Judging by Vaermina's complaint, that's a change from New Earth Canon? It makes sense, though. I doubt the Sheeda are technically minded enough to reverse-engineer it, and too stupid to capture someone who could.
Two railgun rounds stagger a spider that was trying to shoot toxic fur at the defenders, and-
"So we deal with this one and its all over. Any of them who are still alive get stranded in our time and they can't send reinforcements."
The only challenge becomes what happens to the person or persons going to destroy it. Suicide mission, unless they have a way to time-jump home... and if they do have it, their failure gives the Sheeda
two time-machines...
-I quickly form and fire a laser construct at a smaller spider that was trying to sneak up on the witch-hunter directing the defence. It falls from the building it was using as cover, spasming and screeching until the witch-under steps up with a pistol and finishes it off. He then spots me and gives me a quick nod before turning back to the fight.
Classic moment of combat. An old trope, but a fun one.
"And if I understood what my alter ego did to time correctly, that will be it.

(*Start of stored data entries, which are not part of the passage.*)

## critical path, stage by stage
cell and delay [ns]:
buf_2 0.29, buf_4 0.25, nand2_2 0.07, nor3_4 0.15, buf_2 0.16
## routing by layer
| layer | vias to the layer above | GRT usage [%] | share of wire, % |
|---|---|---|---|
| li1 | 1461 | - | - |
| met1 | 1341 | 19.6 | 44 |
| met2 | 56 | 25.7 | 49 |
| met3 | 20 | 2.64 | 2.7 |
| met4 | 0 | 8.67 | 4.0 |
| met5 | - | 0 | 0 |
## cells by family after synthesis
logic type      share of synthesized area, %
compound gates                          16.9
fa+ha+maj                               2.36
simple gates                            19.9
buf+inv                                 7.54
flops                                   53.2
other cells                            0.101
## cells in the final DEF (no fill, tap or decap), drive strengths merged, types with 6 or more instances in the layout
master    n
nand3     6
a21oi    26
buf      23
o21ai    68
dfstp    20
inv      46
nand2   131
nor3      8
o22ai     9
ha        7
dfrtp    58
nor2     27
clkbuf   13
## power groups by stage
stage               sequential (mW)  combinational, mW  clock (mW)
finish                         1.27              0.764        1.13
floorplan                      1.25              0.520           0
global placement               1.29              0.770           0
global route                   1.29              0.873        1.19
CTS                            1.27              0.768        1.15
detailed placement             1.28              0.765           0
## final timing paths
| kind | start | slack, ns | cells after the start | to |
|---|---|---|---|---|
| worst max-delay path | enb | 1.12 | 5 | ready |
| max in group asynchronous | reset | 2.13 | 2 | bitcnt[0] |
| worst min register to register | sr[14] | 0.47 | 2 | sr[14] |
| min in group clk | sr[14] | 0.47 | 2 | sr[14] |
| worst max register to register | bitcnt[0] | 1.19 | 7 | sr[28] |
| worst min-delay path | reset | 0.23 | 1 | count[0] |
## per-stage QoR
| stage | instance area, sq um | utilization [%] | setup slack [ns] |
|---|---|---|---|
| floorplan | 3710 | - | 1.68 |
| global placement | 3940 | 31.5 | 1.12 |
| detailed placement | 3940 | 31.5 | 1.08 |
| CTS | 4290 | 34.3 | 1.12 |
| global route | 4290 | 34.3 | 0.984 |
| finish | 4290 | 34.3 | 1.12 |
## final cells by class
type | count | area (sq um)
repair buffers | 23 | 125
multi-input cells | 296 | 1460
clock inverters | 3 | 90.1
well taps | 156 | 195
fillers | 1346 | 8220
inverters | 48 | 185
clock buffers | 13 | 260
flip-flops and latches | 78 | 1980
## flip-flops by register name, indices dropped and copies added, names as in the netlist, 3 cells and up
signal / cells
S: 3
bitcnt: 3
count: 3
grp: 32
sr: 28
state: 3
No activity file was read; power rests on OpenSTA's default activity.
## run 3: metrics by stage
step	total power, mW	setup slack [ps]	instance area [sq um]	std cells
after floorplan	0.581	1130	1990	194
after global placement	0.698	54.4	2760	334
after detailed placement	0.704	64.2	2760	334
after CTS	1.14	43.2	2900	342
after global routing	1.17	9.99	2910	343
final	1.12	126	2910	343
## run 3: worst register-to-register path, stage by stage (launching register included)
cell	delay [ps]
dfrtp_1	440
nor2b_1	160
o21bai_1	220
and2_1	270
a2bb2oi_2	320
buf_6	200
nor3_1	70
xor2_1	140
File: src/rtl/register_file_sb.sv
// rtl/register_file_sb.sv - 2R/1W register file with write bypass, zero register and pending-write scoreboard
module register_file_sb #(
  parameter int DATA_W   = 16,
  parameter int ADDR_W   = 4,
  parameter int ZERO_REG = 1,
  parameter int BYPASS   = 1
) (
  input  logic                      clk,
  input  logic                      reset,
  input  logic [ADDR_W-1:0]         RegRead1,
  input  logic [ADDR_W-1:0]         RegRead2,
  output logic [DATA_W-1:0]         ReadData1,
  output logic [DATA_W-1:0]         ReadData2,
  output logic                      Busy1,
  output logic                      Busy2,
  input  logic                      RegWrite,
  input  logic [ADDR_W-1:0]         WriteReg,
  input  logic [DATA_W-1:0]         WriteData,
  input  logic                      IssueValid,
  input  logic [ADDR_W-1:0]         IssueReg,
  output logic                      IssueReady,
  input  logic                      Flush,
  output logic [(2**ADDR_W)-1:0]    PendingMask
);

  localparam int DEPTH     = 2**ADDR_W;
  localparam bit ZERO_EN   = (ZERO_REG != 0);
  localparam bit BYPASS_EN = (BYPASS != 0);

  // Register storage and scoreboard state
  logic [DATA_W-1:0] r_regs [DEPTH];
  logic [DEPTH-1:0]  r_pend;

  // Decoded control
  logic              w_wr_en;
  logic              w_hit1;
  logic              w_hit2;
  logic              w_zero1;
  logic              w_zero2;
  logic              w_issue_ready;
  logic              w_issue_take;
  logic [DEPTH-1:0]  w_pend_nxt;
  logic [DATA_W-1:0] w_rd1;
  logic [DATA_W-1:0] w_rd2;
  logic              w_busy1;
  logic              w_busy2;

  // A write to the hardwired zero register is dropped entirely
  assign w_wr_en = RegWrite && !(ZERO_EN && (WriteReg == '0));

  // Same-cycle write matches on each read port (only meaningful when bypass is enabled)
  assign w_hit1  = BYPASS_EN && RegWrite && (WriteReg == RegRead1);
  assign w_hit2  = BYPASS_EN && RegWrite && (WriteReg == RegRead2);
  assign w_zero1 = ZERO_EN && (RegRead1 == '0);
  assign w_zero2 = ZERO_EN && (RegRead2 == '0);

  // A destination can be reserved if it is free, is being freed by the retiring write,
  // or is the zero register; nothing can be reserved while a flush is in progress
  assign w_issue_ready = !Flush &&
                         (!r_pend[IssueReg] ||
                          (RegWrite && (WriteReg == IssueReg)) ||
                          (ZERO_EN && (IssueReg == '0)));

  // Reserving the zero register is accepted but leaves no trace in the scoreboard
  assign w_issue_take  = IssueValid && w_issue_ready && !(ZERO_EN && (IssueReg == '0));

  // Read port 1: zero register beats bypass, bypass beats stored value
  always_comb begin
    w_rd1 = r_regs[RegRead1];
    if (w_hit1)  w_rd1 = WriteData;
    if (w_zero1) w_rd1 = '0;
  end

  // Read port 2: same override order as port 1
  always_comb begin
    w_rd2 = r_regs[RegRead2];
    if (w_hit2)  w_rd2 = WriteData;
    if (w_zero2) w_rd2 = '0;
  end

  // Busy: pending bit, masked by a retiring forwarded write or the zero register
  always_comb begin
    w_busy1 = r_pend[RegRead1];
    w_busy2 = r_pend[RegRead2];
    if (w_hit1 || w_zero1) w_busy1 = 1'b0;
    if (w_hit2 || w_zero2) w_busy2 = 1'b0;
  end

  // Next scoreboard: write clears, then an accepted issue sets (issue wins), flush clears all
  always_comb begin
    w_pend_nxt = r_pend;
    if (w_wr_en)      w_pend_nxt[WriteReg] = 1'b0;
    if (w_issue_take) w_pend_nxt[IssueReg] = 1'b1;
    if (Flush)        w_pend_nxt = '0;
  end

  // Register data update; flush does not touch data
  always_ff @(posedge clk or negedge reset) begin
    if (!reset) begin
      for (int i = 0; i < DEPTH; i++) begin
        r_regs[i] <= '0;
      end
    end else if (w_wr_en) begin
      r_regs[WriteReg] <= WriteData;
    end
  end

  // Scoreboard update
  always_ff @(posedge clk or negedge reset) begin
    if (!reset) begin
      r_pend <= '0;
    end else begin
      r_pend <= w_pend_nxt;
    end
  end

  assign ReadData1   = w_rd1;
  assign ReadData2   = w_rd2;
  assign Busy1       = w_busy1;
  assign Busy2       = w_busy2;
  assign IssueReady  = w_issue_ready;
  assign PendingMask = r_pend;

endmodule

File: config.mk
export PLATFORM = sky130hd
export DESIGN_NAME = register_file_sb
export DESIGN_NICKNAME = d
export VERILOG_FILES = /design/src/rtl/register_file_sb.sv
export SDC_FILE = /design/constraint.sdc
export NUM_CORES = 1
export LEC_CHECK = 0
export CAP_MARGIN = 20
export CORE_MARGIN = 3
export CORE_UTILIZATION = 50
export CTS_BUF_LIST = sky130_fd_sc_hd__clkbuf_4 sky130_fd_sc_hd__clkbuf_8
export DETAILED_ROUTE_END_ITERATION = 10
export PLACE_DENSITY = 0.65
export SLEW_MARGIN = 20
export SYNTH_ARGS = -nofsm -noshare
export SYNTH_HDL_FRONTEND = slang
export SYNTH_SLANG_ARGS = --single-unit
File: constraint.sdc
create_clock -name clk -period 3.5 [get_ports clk]
set_input_delay 0.525 -clock clk [delete_from_list [all_inputs] [get_ports clk]]
set_output_delay 0.525 -clock clk [all_outputs]
set_load 0.01 [all_outputs]
# Word-level counts from Yosys, hierarchy flattened
# Index checks and enable logic that the tools add are counted.
# Widths: inputs -> output; s select.
# totals
regBits	272
inputBits	37
output_inout_bits	51
word_cells	86
# op_classes
magnitude_cmp	10
eq_ne	3
mux	28
n_bitwise	6
n_reduce_logical	22
# ops
cell	n
$bwmux 256	1
$mux 16	12
$bmux 16 s4	2
$demux 16 s4	1
$lt 4x5->1 const B	4
$and 16x16->16	1
$logic_not 4->1	4
$not 16->16	1
$or 16x16->16	1
$ge 5x5->1 const B	3
$not 4->5	3
$bmux 1 s4	3
$eq 4x4->1	3
$logic_and 1x1->1	10
$demux 1 s4	2
$ge 4x1->1 const B	2
$mux 1	7
$lt 5x1->1 const B	1
$logic_not 1->1	4
$logic_or 1x1->1	4

# Depth between registers and ports, before layout
# depth
word_depth	10
mapped_depth	7
mapped_depth_nobuf	5

# Least setup slack after synthesis
# Ideal clock, no wire load.
# synth_timing
path_type	input -> output
startpoint	in RegRead1[0]
endpoint	out ReadData1[10]
arrival_ps	2089
slack_ps	886
cell_stages	7
path_buffers	3
cell_sequence	buf_2 > buf_6 > buf_2 > mux4_2 > a22oi_1 > nand2_1 > a22o_1
# synth_between
elab_chain_len	6
word_cells_on_any_way	9
cone_classes	1 x eq/ne; 5 x mux; 1 x bitwise; 2 x reduce/logical
# synth_lines
item	line	text
start: declaration	10	input logic [ADDR_W-1:0] RegRead1,
$not 4->5 (implied by the code)	69	w_rd1 = r_regs[RegRead1];
$bmux 16 s4	69	
$mux 16 (implied by the code) (2 in a row)	69	
$mux 16	70	if (w_hit1) w_rd1 = WriteData;
$mux 16 *	71	if (w_zero1) w_rd1 = '0;
end: declaration	12	output logic [DATA_W-1:0] ReadData1,
# Mark *: on every way between the ends. The rest lies on a longest branch, timed or not. The select of a mux whose other input is x is not followed.

# Worst setup path in the final report
# layout_timing
startpoint	in IssueReg[2]
endpoint	out IssueReady
# layout_between
elab_chain_len	6
word_cells_on_any_way	9
cone_classes	1 x eq/ne; 2 x mux; 6 x reduce/logical
# layout_lines
item	line	text
start: declaration	20	input logic [ADDR_W-1:0] IssueReg,
$bmux 1 s4	60	(!r_pend[IssueReg] ||
$mux 1 (implied by the code)	60	
$logic_not 1->1	60	
$logic_or 1x1->1	60	
$logic_or 1x1->1 *	61	(RegWrite && (WriteReg == IssueReg)) ||
$logic_and 1x1->1 *	59	assign w_issue_ready = !Flush &&
end: declaration	21	output logic IssueReady,
# Marked as above.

They get one swing and then even though they use time travel they can't both us with it any more."
"Then we better make sure they swing and miss."
Assuming it does end up working that way... I mean, what's to stop another timeline's Sheeda hopping tracks, so to speak? Or if it does spawn an alternate timeline, what happens to the world in that one? It just gets hosed by the Harrowing?

Argh, time-travel plots suuuuck.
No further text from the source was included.